Although a hysterectomy can be life-saving, it often leads to further difficulties in a woman's life due to the onset of early menopause and early menopause fatigue. These two processes are sometimes misunderstood. Hysterectomies are a frightening thing for a woman to go through, and once early menopause hits, she may feel like there is nothing she can do but suffer. But understanding what a woman's body goes through in menopause and understanding how to treat the symptoms can make it a much easier process to cope with.
What is a Hysterectomy?
The Mayo Clinic defines a hysterectomy as "... a surgical procedure that removes your uterus through an incision in your lower abdomen. Sometimes the procedure also includes removal of one or both ovaries and fallopian tubes." The clinic notes that the uterus also can be removed through an incision in the vagina. The vaginal route is the preferred method, as it is less invasive than opening the abdomen. The surgery generally takes about two hours and is often an inpatient procedure. To treat pain after the procedure, it is important to take all your pain medicine, use a heat pad, limit the extremity of your physical movements and eat healthy. Complete recovery usually takes four to eight weeks.

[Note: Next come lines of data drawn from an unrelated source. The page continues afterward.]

**config.mk**
```make
export PLATFORM = sky130hd
export DESIGN_NAME = alu_seq_responder
export DESIGN_NICKNAME = d
export VERILOG_FILES = /design/src/rtl/alu_pkg.sv /design/src/rtl/alu_nibble_adder.sv /design/src/rtl/alu_seq_responder.sv
export SDC_FILE = /design/constraint.sdc
export NUM_CORES = 1
export LEC_CHECK = 0
export ABC_CLOCK_PERIOD_IN_PS = 5230
export CAP_MARGIN = 20
export CORE_MARGIN = 4
export CORE_UTILIZATION = 50
export DETAILED_ROUTE_END_ITERATION = 10
export PLACE_DENSITY = 0.76
export SYNTH_ARGS = -nofsm -noshare
export SYNTH_HDL_FRONTEND = slang
export SYNTH_HIERARCHICAL = 1
export SYNTH_SLANG_ARGS = --single-unit
```
**constraint.sdc**
```tcl
create_clock -name clk -period 5.23 [get_ports clk]
set_clock_uncertainty 0.05 [all_clocks]
set_input_delay 1.046 -clock clk [delete_from_list [all_inputs] [get_ports clk]]
set_output_delay 1.046 -clock clk [all_outputs]
set_load 0.005 [all_outputs]
```
**src/rtl/alu_pkg.sv**
```systemverilog
// Shared constants, opcode/compare encodings and FSM states for the nibble-serial ALU.
// Optional feature macro: ALU_CMP_EXT_EN (full compare-code set for op 7).
package alu_pkg;

    localparam int DATA_W  = 32;
    localparam int SLICE_W = 4;
    localparam int NIBBLES = DATA_W / SLICE_W;
    localparam int CNT_W   = 3;

    localparam logic [3:0] OP_AND  = 4'd0;
    localparam logic [3:0] OP_OR   = 4'd1;
    localparam logic [3:0] OP_ADD  = 4'd2;
    localparam logic [3:0] OP_SUB  = 4'd6;
    localparam logic [3:0] OP_CMP  = 4'd7;
    localparam logic [3:0] OP_NOR  = 4'd12;
    localparam logic [3:0] OP_NAND = 4'd13;

    localparam logic [2:0] CMP_SLT = 3'd0;
    localparam logic [2:0] CMP_SGT = 3'd1;
    localparam logic [2:0] CMP_SLE = 3'd2;
    localparam logic [2:0] CMP_SGE = 3'd3;
    localparam logic [2:0] CMP_SNE = 3'd4;
    localparam logic [2:0] CMP_SEQ = 3'd6;

    typedef enum logic [1:0] {
        ST_IDLE = 2'd0,
        ST_EXEC = 2'd1,
        ST_RESP = 2'd2
    } state_t;

    function automatic logic is_logic_op(input logic [3:0] op);
        return (op == OP_AND) || (op == OP_OR) || (op == OP_NOR) || (op == OP_NAND);
    endfunction

    function automatic logic is_arith_op(input logic [3:0] op);
        return (op == OP_ADD) || (op == OP_SUB) || (op == OP_CMP);
    endfunction

    function automatic logic cmp_legal(input logic [2:0] c);
        return (c == CMP_SLT) || (c == CMP_SGT) || (c == CMP_SLE) ||
               (c == CMP_SGE) || (c == CMP_SNE) || (c == CMP_SEQ);
    endfunction

endpackage

```
**src/rtl/alu_nibble_adder.sv**
```systemverilog
// 4-bit combinational adder slice; c3 is the carry into the slice MSB so the
// caller can form signed overflow on the top nibble.
module alu_nibble_adder
    import alu_pkg::*;
(
    input  logic [SLICE_W-1:0] a,
    input  logic [SLICE_W-1:0] b,
    input  logic               cin,
    output logic [SLICE_W-1:0] sum,
    output logic               cout,
    output logic               c3
);

    logic [SLICE_W-1:0] low;
    logic [1:0]         high;

    // Split below the MSB so the internal carry is visible.
    assign low  = {1'b0, a[SLICE_W-2:0]} + {1'b0, b[SLICE_W-2:0]} + {{(SLICE_W-1){1'b0}}, cin};
    assign c3   = low[SLICE_W-1];
    assign high = {1'b0, a[SLICE_W-1]} + {1'b0, b[SLICE_W-1]} + {1'b0, c3};
    assign sum  = {high[0], low[SLICE_W-2:0]};
    assign cout = high[1];

endmodule

```
**src/rtl/alu_seq_responder.sv**
```systemverilog
// Handshaked ALU: logical ops in one cycle, ADD/SUB/CMP nibble-serially over 8 cycles.
// Optional feature macro: ALU_CMP_EXT_EN (all six compare codes; otherwise CMP is SLT).
module alu_seq_responder
    import alu_pkg::*;
(
    input  logic              clk,
    input  logic              rst_n,
    input  logic              req_valid,
    output logic              req_ready,
    input  logic [DATA_W-1:0] req_src1,
    input  logic [DATA_W-1:0] req_src2,
    input  logic [3:0]        req_op,
    input  logic [2:0]        req_cmp,
    output logic              rsp_valid,
    input  logic              rsp_ready,
    output logic [DATA_W-1:0] rsp_result,
    output logic              rsp_zero,
    output logic              rsp_cout,
    output logic              rsp_overflow,
    output logic              rsp_err
);

    state_t            state, state_nxt;
    logic [DATA_W-1:0] a_q, b_q, res_q;
    logic [3:0]        op_q;
    logic [CNT_W-1:0]  cnt_q;
    logic              carry_q;
    logic              zero_q, cout_q, ovf_q, err_q;

    logic              accept, req_arith, req_illegal, last_nib;
    logic [DATA_W-1:0] logic_res, diff;
    logic [SLICE_W-1:0] sl_a, sl_b, sl_sum;
    logic              sl_cout, sl_c3, fin_ovf, lt, eq, cmp_bit;

`ifdef ALU_CMP_EXT_EN
    logic [2:0]        cmp_q;
`else
    logic              cmp_unused;
    assign cmp_unused = ^req_cmp;
`endif

    assign req_ready = (state == ST_IDLE);
    assign rsp_valid = (state == ST_RESP);
    assign accept    = req_valid && req_ready;
    assign last_nib  = (cnt_q == CNT_W'(NIBBLES - 1));

    always_comb begin
        req_arith   = is_arith_op(req_op);
        req_illegal = !(req_arith || is_logic_op(req_op));
`ifdef ALU_CMP_EXT_EN
        if (req_op == OP_CMP && !cmp_legal(req_cmp))
            req_illegal = 1'b1;
`endif
    end

    always_comb begin
        logic_res = '0;
        case (req_op)
            OP_AND:  logic_res = req_src1 & req_src2;
            OP_OR:   logic_res = req_src1 | req_src2;
            OP_NOR:  logic_res = ~(req_src1 | req_src2);
            OP_NAND: logic_res = ~(req_src1 & req_src2);
            default: logic_res = '0;
        endcase
    end

    // One slice, stepped across the operands by the nibble counter.
    assign sl_a = a_q[cnt_q*SLICE_W +: SLICE_W];
    assign sl_b = b_q[cnt_q*SLICE_W +: SLICE_W];

    alu_nibble_adder u_slice (
        .a    (sl_a),
        .b    (sl_b),
        .cin  (carry_q),
        .sum  (sl_sum),
        .cout (sl_cout),
        .c3   (sl_c3)
    );

    // Only meaningful on the last nibble, when the top slice is in the adder.
    assign diff    = {sl_sum, res_q[DATA_W-SLICE_W-1:0]};
    assign fin_ovf = sl_c3 ^ sl_cout;
    assign lt      = diff[DATA_W-1] ^ fin_ovf;
    assign eq      = (diff == '0);

    always_comb begin
        cmp_bit = lt;
`ifdef ALU_CMP_EXT_EN
        case (cmp_q)
            CMP_SGT: cmp_bit = !lt && !eq;
            CMP_SLE: cmp_bit = lt || eq;
            CMP_SGE: cmp_bit = !lt;
            CMP_SNE: cmp_bit = !eq;
            CMP_SEQ: cmp_bit = eq;
            default: cmp_bit = lt;
        endcase
`endif
    end

    always_ff @(posedge clk) begin
        if (!rst_n) state <= ST_IDLE;
        else        state <= state_nxt;
    end

    always_comb begin
        state_nxt = state;
        case (state)
            ST_IDLE: if (accept) state_nxt = (req_arith && !req_illegal) ? ST_EXEC : ST_RESP;
            ST_EXEC: if (last_nib) state_nxt = ST_RESP;
            ST_RESP: if (rsp_ready) state_nxt = ST_IDLE;
            default: state_nxt = ST_IDLE;
        endcase
    end

    always_ff @(posedge clk) begin
        if (!rst_n) begin
            a_q     <= '0;
            b_q     <= '0;
            res_q   <= '0;
            op_q    <= '0;
            cnt_q   <= '0;
            carry_q <= 1'b0;
            zero_q  <= 1'b0;
            cout_q  <= 1'b0;
            ovf_q   <= 1'b0;
            err_q   <= 1'b0;
`ifdef ALU_CMP_EXT_EN
            cmp_q   <= '0;
`endif
        end else begin
            case (state)
                ST_IDLE: if (accept) begin
                    // SUB/CMP run as A + ~B + 1.
                    a_q     <= req_src1;
                    b_q     <= (req_op == OP_ADD) ? req_src2 : ~req_src2;
                    carry_q <= (req_op != OP_ADD);
                    op_q    <= req_op;
                    cnt_q   <= '0;
                    cout_q  <= 1'b0;
                    ovf_q   <= 1'b0;
`ifdef ALU_CMP_EXT_EN
                    cmp_q   <= req_cmp;
`endif
                    if (req_illegal) begin
                        res_q  <= '0;
                        zero_q <= 1'b1;
                        err_q  <= 1'b1;
                    end else if (!req_arith) begin
                        res_q  <= logic_res;
                        zero_q <= (logic_res == '0);
                        err_q  <= 1'b0;
                    end else begin
                        res_q  <= '0;
                        zero_q <= 1'b0;
                        err_q  <= 1'b0;
                    end
                end
                ST_EXEC: begin
                    carry_q <= sl_cout;
                    cnt_q   <= cnt_q + 1'b1;
                    if (!last_nib) begin
                        res_q[cnt_q*SLICE_W +: SLICE_W] <= sl_sum;
                    end else if (op_q == OP_CMP) begin
                        res_q  <= {{(DATA_W-1){1'b0}}, cmp_bit};
                        zero_q <= !cmp_bit;
                    end else begin
                        res_q  <= diff;
                        zero_q <= eq;
                        cout_q <= sl_cout;
                        ovf_q  <= fin_ovf;
                    end
                end
                default: ;
            endcase
        end
    end

    assign rsp_result   = res_q;
    assign rsp_zero     = zero_q;
    assign rsp_cout     = cout_q;
    assign rsp_overflow = ovf_q;
    assign rsp_err      = err_q;

endmodule

```
==> Flow_metrics.wiki <==
{| class="wikitable"
! Metric !! Value
|-
| Outcome || finished, final reports clean
|-
| Fin nets || 981
|-
| Final number of hold-violating endpoints || 0
|-
| Vias in the first global route || 5,746
|-
| Horizontal die dimension || 123 um
|-
| Share of synthesized area occupied by flip-flops and latches || 0.333
|-
| Gpl congestion || around 1.0
|-
| Required @ worst endpoint || 5490 ps
|-
| Most repeated library cell on the critical path || sky130_fd_sc_hd__nand2_1
|-
| Combined area of all synthesized cells || 6620 sq um
|-
| Worst-path maximum fanout || 13
|-
| Unrepaired setup endpoints after global routing || false
|-
| Worst-case vdd ir drop || 0.132 mV
|-
| Detailed placer's ending HPWL || 15,600 um
|-
| Wire length of the first global-routing pass || 32,000 um
|-
| Iteration-0 DRC count of the detailed router || between 500 and 600
|-
| Worst-path cell with the longest stage delay || sky130_fd_sc_hd__dfxtp_1
|-
| Power density cells || 269 nW/um^2
|-
| Async S/R FF share, synth || 0
|-
| Number of I/O pins || 113
|-
| Die outline height || 123 um
|-
| Gates resized, CTS repair || 0
|-
| DIE AREA || 15,100 sq um
|-
| Crit. End Element || flip-flop
|-
| Number of buffers created by CTS || 9
|-
| Hold WC Path Type || reg2reg
|-
| Leak Pwr || 2.80 nW
|-
| Clk Tree Root Cell || sky130_fd_sc_hd__clkbuf_16
|-
| Startpoint type of the worst setup path || flip-flop
|-
| CTS tree || yes
|-
| Prevailing post-synth register cell || sky130_fd_sc_hd__dfxtp_1
|-
| Post-synthesis net count || 905
|-
| Initial standard-cell utilization of the core || 0.518
|-
| IO buf count || 109
|-
| Crit share post-route || 0.770
|-
| Setup slack on the worst flop-to-flop path || 1200 ps
|-
| Post-synthesis average cell area || 8.06 sq um
|-
| Initial antenna violation count || 0
|-
| Worst-margin pin slew || 1090 ps
|-
| Worst path max stage delay || 900 ps
|-
| Shortest period the worst path allows || 4030 ps
|-
| Clock Pin Slew Worst Setup and Hold Paths || approximately 70 ps
|-
| CTS H-tree depth || 3
|-
| Path type of the worst setup path || reg2reg
|-
| Number of synthesized flops with an enable pin || 0
|-
| Total wire length || 20,700 um
|-
| Syn Inst Count || 821
|-
| Number of design rule violations left after detail routing || 0
|-
| Total of endpoints with negative setup slack in the final report || 0
|-
| Biggest area contributors in the synthesized netlist || sky130_fd_sc_hd__dfxtp_1, sky130_fd_sc_hd__nand2_1, sky130_fd_sc_hd__maj3_1
|-
| Max-slew violation total from the final report || 0
|-
| Global-route usage over all layers || 0.278
|-
| Highest clock frequency the design can meet || 0.248 GHz
|-
| Final ANT Viol Nets || 0
|-
| DRT Pass-1 Iters || 5
|-
| Core region area || 12,800 sq um
|-
| Fraction of layout cells with a size suffix above 1 || 0.0787
|-
| Maxcap violations || 0
|-
| Data arrival time at the worst-slack endpoint || around 4300 ps
|-
| Synth top area share || 0.333
|-
| Area growth from synthesis to final layout || 22.4%
|-
| Clock sinks || 110
|-
| Average vias per placed instance || 5.94
|-
| Max-Slew Margin vs Limit || 0.269
|-
| Maximum number of pins on one net before global-route repair || between 50 and 60
|-
| Cell type contributing the most total cell area after synthesis || sky130_fd_sc_hd__dfxtp_1
|-
| Total congestion overflow after global routing || 0
|-
| Post-CTS Setup Bufs || 0
|-
| Fin Setup TNS || 0 ps
|-
| Count leader, synth || sky130_fd_sc_hd__nand2_1
|-
| Total vias in the final route || approximately 6,400
|-
| Average wire length per cell after detail routing || 19.3 um
|-
| Ys Warns || 6
|-
| Most instantiated cells after synthesis || sky130_fd_sc_hd__nand2_1, sky130_fd_sc_hd__dfxtp_1, sky130_fd_sc_hd__a21oi_1
|-
| Hold_buf cts || 0
|-
| Count of standard-cell rows || 41
|-
| Clock insertion delay at the later pin of the skew report || 360 ps
|-
| Worst-case clock buffer depth || 2
|-
| Hold slack || 402 ps
|-
| CP Cell Sequence || buf_4 -> mux4_2 -> nand2_1 -> nand2_1 -> ha_1 -> nand2_1 -> o21a_1 -> fa_1 -> inv_1 -> nor4_1 -> nand4_1 -> nor3_1 -> a21oi_1 -> o22ai_1 -> a31o_1
|-
| FF+latch count, synth || 110
|-
| Diode count || 0
|-
| Number of different library cells in the post-synthesis netlist || 62
|}
[registers in the layout, indices dropped and copies added, names as in the netlist]
| name | cells |
|---|---|
| op_q | 4 |
| rsp_result | 32 |
| rsp_overflow | 1 |
| rsp_zero | 1 |
| rsp_cout | 1 |
| cnt_q | 3 |
| carry_q | 1 |
| rsp_err | 1 |
| a_q | 32 |
| b_q | 32 |
| state | 2 |
[cell type report]
cell class / instances / area (sq um)
Tap cell: 172 / 215
Clock inverter: 7 / 73.8
Clock buffer: 9 / 225
Inverter: 18 / 70.1
Sequential cell: 110 / 2200
Multi-Input combinational cell: 633 / 4070
Timing Repair Buffer: 125 / 1240
Fill cell: 1114 / 4670
[through the flow]
stage	std cells	util	area [sq um]	setup slack (ps)	total power, W
2_1_floorplan	821	-	6620	1590	0.00127
3_3_place_gp	1056	0.608	7770	909	0.00148
6_report	1074	0.634	8100	1200	0.00218
5_1_grt	1074	0.634	8100	1030	0.00228
4_1_cts	1072	0.632	8070	809	0.00218
3_5_place_dp	1056	0.608	7770	838	0.00149
[worst max-delay path: cells and delay by family (launching register included)]
kind	cells	cell delay, ps
AND/OR/NAND/NOR	6	930
buffers and inverters	2	460
flip-flops	1	900
adder cells (fa/ha/maj)	2	810
multiplexers	1	300
AO/OA/AOI/OAI	4	530
[path summary, 6_finish.rpt]
check | cells past startpoint | start | endpoint
min reg2reg | 2 | b_q[28] | b_q[28]
min | 2 | b_q[28] | b_q[28]
max reg2reg | 15 | cnt_q[1] | rsp_zero
max | 15 | cnt_q[1] | rsp_zero
[cells by family after synthesis]
| family | count (synthesis) | synth area share |
|---|---|---|
| simple gates | 319 | 0.211 |
| buf+inv | 78 | 0.0537 |
| mux | 18 | 0.0575 |
| xor+xnor | 36 | 0.0476 |
| compound gates | 189 | 0.182 |
| flops | 110 | 0.333 |
| fa+ha+maj | 71 | 0.116 |
[report_power, final]
part / switching, W / internal (W) / total [W]
Sequential: 0.0000402 / 0.000901 / 0.000941
Clock: 0.000324 / 0.000373 / 0.000698
Combinational: 0.000293 / 0.000249 / 0.000542
Total: 0.000658 / 0.00152 / 0.00218
[metal layers]
| metal | GRT usage | up-vias | share of wire |
|---|---|---|---|
| li1 | - | 3061 | - |
| met1 | 0.388 | 2976 | 0.43 |
| met2 | 0.421 | 291 | 0.45 |
| met3 | 0.0462 | 50 | 0.083 |
| met4 | 0.129 | 0 | 0.038 |
| met5 | 0 | - | 0 |
[cell usage in the layout (no fill, tap or decap), types with 20 or more instances in the layout]
master                            synthesis  final
sky130_fd_sc_hd__nand2_1                191    190
sky130_fd_sc_hd__a2bb2oi_1               20     20
sky130_fd_sc_hd__dfxtp_1                110    110
sky130_fd_sc_hd__nor3_1                  30     30
sky130_fd_sc_hd__a21oi_1                 90     90
sky130_fd_sc_hd__nor2_1                  44     44
sky130_fd_sc_hd__a211oi_1                23     23
sky130_fd_sc_hd__maj3_1                  52     52
sky130_fd_sc_hd__clkdlybuf4s50_1          0    109
sky130_fd_sc_hd__xnor2_1                 35     35
Power figures use the tool's default switching activity.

Why Does a Woman Get a Hysterectomy?
Hysterectomies are performed for various reasons. The most common include gynecologic cancer, fibroids, endometriosis, uterine prolapse, persistent vaginal bleeding and chronic pelvic pain. Gynecologic cancer is any cancer that affects a woman's reproductive organs. Fibroids are benign tumors in the uterus that can cause persistent bleeding, anemia, pelvic pain and bladder pressure. Endometriosis is when the tissue lining the uterus expands beyond the uterus and onto the ovaries. Uterine prolapse is when the uterus descends into your vagina, which can lead to incontinence and difficulty with bowel movements. These serious conditions are often curable only with a hysterectomy.
What is Menopause?
Menopause is the process a woman's body goes through as she reaches the end of her fertility. The Mayo Clinic defines menopause as "... the permanent end of menstruation and fertility ..." This happens when the limited amount of eggs in a woman's ovaries runs out. This loss of fertility causes the estrogen in a woman's body to decrease slowly. This causes a series of difficult symptoms. A woman suffering through menopause may experience cramping, sudden mood swings, a deepening of the voice, depression, aches and pains, easy fatigue, an increase in hair growth--including on the lip, and a sense of loss. This usually happens during a women's middle age, but a hysterectomy often triggers early menopause. This is a sudden and sometimes devastating onset of menopause symptoms at a much younger age than normal.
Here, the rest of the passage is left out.